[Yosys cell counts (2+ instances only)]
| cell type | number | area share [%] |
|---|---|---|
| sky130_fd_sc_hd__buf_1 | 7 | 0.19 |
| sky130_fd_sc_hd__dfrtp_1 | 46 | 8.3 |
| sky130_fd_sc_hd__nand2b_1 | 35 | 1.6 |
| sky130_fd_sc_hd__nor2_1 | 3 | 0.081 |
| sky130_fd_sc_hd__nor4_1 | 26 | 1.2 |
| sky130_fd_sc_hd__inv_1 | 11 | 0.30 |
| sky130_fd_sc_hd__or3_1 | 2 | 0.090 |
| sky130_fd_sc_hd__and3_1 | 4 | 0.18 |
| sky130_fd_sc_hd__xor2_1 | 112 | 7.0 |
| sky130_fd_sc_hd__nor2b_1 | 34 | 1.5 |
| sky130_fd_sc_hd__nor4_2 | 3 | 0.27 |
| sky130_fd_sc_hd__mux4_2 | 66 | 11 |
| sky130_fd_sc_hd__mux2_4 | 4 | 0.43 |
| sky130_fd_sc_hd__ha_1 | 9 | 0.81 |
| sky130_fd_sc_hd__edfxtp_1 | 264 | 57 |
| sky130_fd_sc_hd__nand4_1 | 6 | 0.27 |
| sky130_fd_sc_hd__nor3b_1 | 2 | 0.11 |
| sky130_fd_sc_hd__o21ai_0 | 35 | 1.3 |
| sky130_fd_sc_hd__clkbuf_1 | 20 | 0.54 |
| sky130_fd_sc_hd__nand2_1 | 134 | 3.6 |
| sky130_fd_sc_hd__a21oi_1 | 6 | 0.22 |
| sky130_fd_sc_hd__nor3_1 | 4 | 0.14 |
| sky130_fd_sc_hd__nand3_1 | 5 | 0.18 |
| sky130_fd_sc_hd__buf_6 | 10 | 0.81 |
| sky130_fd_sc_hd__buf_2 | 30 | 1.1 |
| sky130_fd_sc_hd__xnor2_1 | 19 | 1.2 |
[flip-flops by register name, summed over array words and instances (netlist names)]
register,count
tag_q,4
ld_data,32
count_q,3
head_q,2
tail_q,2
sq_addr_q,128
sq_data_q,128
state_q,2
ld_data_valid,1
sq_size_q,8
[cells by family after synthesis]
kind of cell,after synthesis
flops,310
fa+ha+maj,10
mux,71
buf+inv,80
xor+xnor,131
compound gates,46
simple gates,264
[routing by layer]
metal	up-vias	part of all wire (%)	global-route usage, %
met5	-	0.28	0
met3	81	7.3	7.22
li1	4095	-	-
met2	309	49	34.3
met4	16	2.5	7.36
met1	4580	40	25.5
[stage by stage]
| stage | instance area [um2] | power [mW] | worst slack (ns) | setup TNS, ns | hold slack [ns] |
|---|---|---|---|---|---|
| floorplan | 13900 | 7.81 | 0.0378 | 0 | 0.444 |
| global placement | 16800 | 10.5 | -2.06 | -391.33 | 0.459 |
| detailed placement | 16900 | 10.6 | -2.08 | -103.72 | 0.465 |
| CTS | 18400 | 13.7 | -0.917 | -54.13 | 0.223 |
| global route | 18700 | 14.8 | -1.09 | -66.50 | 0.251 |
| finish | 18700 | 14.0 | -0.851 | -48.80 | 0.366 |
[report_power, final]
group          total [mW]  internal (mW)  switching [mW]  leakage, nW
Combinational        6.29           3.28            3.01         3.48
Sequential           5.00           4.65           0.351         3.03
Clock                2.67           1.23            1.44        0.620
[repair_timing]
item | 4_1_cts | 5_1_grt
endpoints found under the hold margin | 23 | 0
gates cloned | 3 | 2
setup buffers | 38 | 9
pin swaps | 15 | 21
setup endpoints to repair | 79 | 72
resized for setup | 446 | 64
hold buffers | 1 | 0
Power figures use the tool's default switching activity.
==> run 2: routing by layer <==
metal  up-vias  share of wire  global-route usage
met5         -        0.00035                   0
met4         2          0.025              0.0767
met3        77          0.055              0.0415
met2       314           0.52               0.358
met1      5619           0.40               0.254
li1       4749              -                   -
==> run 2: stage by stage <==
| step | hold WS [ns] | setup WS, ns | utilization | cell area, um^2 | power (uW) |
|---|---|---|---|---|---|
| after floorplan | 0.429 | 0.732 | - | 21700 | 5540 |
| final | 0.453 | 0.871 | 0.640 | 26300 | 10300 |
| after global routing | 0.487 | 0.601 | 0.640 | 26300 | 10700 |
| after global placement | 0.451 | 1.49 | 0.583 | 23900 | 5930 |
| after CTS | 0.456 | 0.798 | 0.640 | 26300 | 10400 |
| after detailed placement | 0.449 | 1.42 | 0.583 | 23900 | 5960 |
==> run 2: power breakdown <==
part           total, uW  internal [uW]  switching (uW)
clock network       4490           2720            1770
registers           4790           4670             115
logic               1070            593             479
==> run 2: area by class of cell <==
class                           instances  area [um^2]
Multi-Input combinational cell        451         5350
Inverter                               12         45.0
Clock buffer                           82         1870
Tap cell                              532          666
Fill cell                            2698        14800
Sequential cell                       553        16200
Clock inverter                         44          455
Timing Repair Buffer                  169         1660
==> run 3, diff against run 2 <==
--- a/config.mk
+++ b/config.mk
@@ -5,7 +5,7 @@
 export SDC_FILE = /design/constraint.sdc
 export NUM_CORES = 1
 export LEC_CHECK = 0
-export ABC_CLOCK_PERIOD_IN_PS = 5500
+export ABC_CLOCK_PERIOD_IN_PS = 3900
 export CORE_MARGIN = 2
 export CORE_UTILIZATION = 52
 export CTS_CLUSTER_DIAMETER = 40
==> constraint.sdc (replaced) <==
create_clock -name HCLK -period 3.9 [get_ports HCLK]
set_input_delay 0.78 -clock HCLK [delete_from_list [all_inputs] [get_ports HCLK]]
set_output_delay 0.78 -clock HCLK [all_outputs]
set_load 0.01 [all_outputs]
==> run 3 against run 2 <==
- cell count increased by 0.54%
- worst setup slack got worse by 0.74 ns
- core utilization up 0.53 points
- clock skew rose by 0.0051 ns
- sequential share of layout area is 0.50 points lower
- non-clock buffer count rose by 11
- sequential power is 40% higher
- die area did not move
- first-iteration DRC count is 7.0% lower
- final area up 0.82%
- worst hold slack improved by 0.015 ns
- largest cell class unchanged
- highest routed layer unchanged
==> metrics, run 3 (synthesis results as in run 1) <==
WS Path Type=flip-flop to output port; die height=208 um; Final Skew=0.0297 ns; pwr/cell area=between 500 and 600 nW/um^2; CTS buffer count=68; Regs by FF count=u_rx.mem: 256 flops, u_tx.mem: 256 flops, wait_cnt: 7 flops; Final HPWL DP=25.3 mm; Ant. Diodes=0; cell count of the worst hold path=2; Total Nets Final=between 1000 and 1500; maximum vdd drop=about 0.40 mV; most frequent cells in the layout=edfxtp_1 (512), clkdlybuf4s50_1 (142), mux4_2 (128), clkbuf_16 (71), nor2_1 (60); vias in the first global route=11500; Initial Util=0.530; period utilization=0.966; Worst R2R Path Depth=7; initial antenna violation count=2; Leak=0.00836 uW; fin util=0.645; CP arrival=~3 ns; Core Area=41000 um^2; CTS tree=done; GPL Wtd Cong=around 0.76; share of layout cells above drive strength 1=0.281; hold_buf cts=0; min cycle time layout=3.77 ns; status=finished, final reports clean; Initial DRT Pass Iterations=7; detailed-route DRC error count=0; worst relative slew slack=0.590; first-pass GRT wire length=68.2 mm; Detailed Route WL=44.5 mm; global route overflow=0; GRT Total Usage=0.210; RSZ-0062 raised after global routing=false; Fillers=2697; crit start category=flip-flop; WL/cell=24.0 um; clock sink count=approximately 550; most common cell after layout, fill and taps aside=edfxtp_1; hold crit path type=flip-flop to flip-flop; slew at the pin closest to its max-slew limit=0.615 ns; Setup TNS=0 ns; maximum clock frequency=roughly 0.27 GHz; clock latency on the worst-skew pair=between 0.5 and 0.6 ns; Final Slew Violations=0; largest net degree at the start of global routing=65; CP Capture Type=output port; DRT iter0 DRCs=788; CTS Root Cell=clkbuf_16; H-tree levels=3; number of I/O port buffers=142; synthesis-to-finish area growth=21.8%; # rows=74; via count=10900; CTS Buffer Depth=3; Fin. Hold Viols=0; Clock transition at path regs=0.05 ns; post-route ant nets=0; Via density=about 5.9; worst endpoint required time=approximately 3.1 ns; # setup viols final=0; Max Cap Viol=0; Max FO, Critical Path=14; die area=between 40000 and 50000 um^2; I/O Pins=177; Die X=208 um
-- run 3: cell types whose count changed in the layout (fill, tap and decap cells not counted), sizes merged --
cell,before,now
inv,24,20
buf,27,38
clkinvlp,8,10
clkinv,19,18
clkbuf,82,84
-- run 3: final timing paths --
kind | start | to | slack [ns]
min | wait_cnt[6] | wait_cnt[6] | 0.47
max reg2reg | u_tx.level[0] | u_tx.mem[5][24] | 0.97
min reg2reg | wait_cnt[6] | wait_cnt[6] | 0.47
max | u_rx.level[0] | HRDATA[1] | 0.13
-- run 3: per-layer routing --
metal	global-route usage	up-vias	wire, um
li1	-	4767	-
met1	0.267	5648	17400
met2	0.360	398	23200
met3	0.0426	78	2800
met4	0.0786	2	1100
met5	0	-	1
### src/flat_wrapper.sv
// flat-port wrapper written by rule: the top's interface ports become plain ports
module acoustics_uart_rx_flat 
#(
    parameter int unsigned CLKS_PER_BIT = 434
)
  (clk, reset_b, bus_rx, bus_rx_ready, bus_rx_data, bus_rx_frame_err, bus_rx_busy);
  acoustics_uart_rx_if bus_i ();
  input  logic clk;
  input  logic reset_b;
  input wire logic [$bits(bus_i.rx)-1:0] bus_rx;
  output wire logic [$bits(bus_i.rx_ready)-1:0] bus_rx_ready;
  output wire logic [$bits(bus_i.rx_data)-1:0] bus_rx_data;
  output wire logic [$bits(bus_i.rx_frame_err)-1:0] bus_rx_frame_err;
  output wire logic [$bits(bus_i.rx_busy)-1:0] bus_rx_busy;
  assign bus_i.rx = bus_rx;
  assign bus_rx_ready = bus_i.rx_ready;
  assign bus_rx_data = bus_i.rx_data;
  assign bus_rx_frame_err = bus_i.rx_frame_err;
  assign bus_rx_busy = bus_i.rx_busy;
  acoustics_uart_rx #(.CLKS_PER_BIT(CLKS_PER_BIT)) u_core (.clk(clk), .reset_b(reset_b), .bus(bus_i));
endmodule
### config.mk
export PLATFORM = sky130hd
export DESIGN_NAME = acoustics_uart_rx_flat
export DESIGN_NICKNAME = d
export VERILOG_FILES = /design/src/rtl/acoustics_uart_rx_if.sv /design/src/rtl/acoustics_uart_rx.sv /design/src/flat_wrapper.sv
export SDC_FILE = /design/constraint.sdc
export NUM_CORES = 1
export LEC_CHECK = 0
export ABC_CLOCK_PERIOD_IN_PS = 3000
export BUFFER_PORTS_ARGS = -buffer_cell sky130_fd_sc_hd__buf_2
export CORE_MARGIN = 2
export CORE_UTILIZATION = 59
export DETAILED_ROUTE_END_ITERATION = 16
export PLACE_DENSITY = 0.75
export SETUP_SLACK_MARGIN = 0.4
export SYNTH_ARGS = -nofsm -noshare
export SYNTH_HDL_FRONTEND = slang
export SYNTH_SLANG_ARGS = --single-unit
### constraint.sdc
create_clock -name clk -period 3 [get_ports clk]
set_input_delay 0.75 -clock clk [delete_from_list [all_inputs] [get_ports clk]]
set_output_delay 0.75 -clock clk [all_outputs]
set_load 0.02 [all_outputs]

> [Task instructions]:
Write down again, exactly as given, only the lines above that fall from the line with "sky130_fd_sc_hd__nor3b_1 | 2 | 0.11 |" to the line with "10 | 0.81 |", inclusive.

> [Answer for the task]:
| sky130_fd_sc_hd__nor3b_1 | 2 | 0.11 |
| sky130_fd_sc_hd__o21ai_0 | 35 | 1.3 |
| sky130_fd_sc_hd__clkbuf_1 | 20 | 0.54 |
| sky130_fd_sc_hd__nand2_1 | 134 | 3.6 |
| sky130_fd_sc_hd__a21oi_1 | 6 | 0.22 |
| sky130_fd_sc_hd__nor3_1 | 4 | 0.14 |
| sky130_fd_sc_hd__nand3_1 | 5 | 0.18 |
| sky130_fd_sc_hd__buf_6 | 10 | 0.81 |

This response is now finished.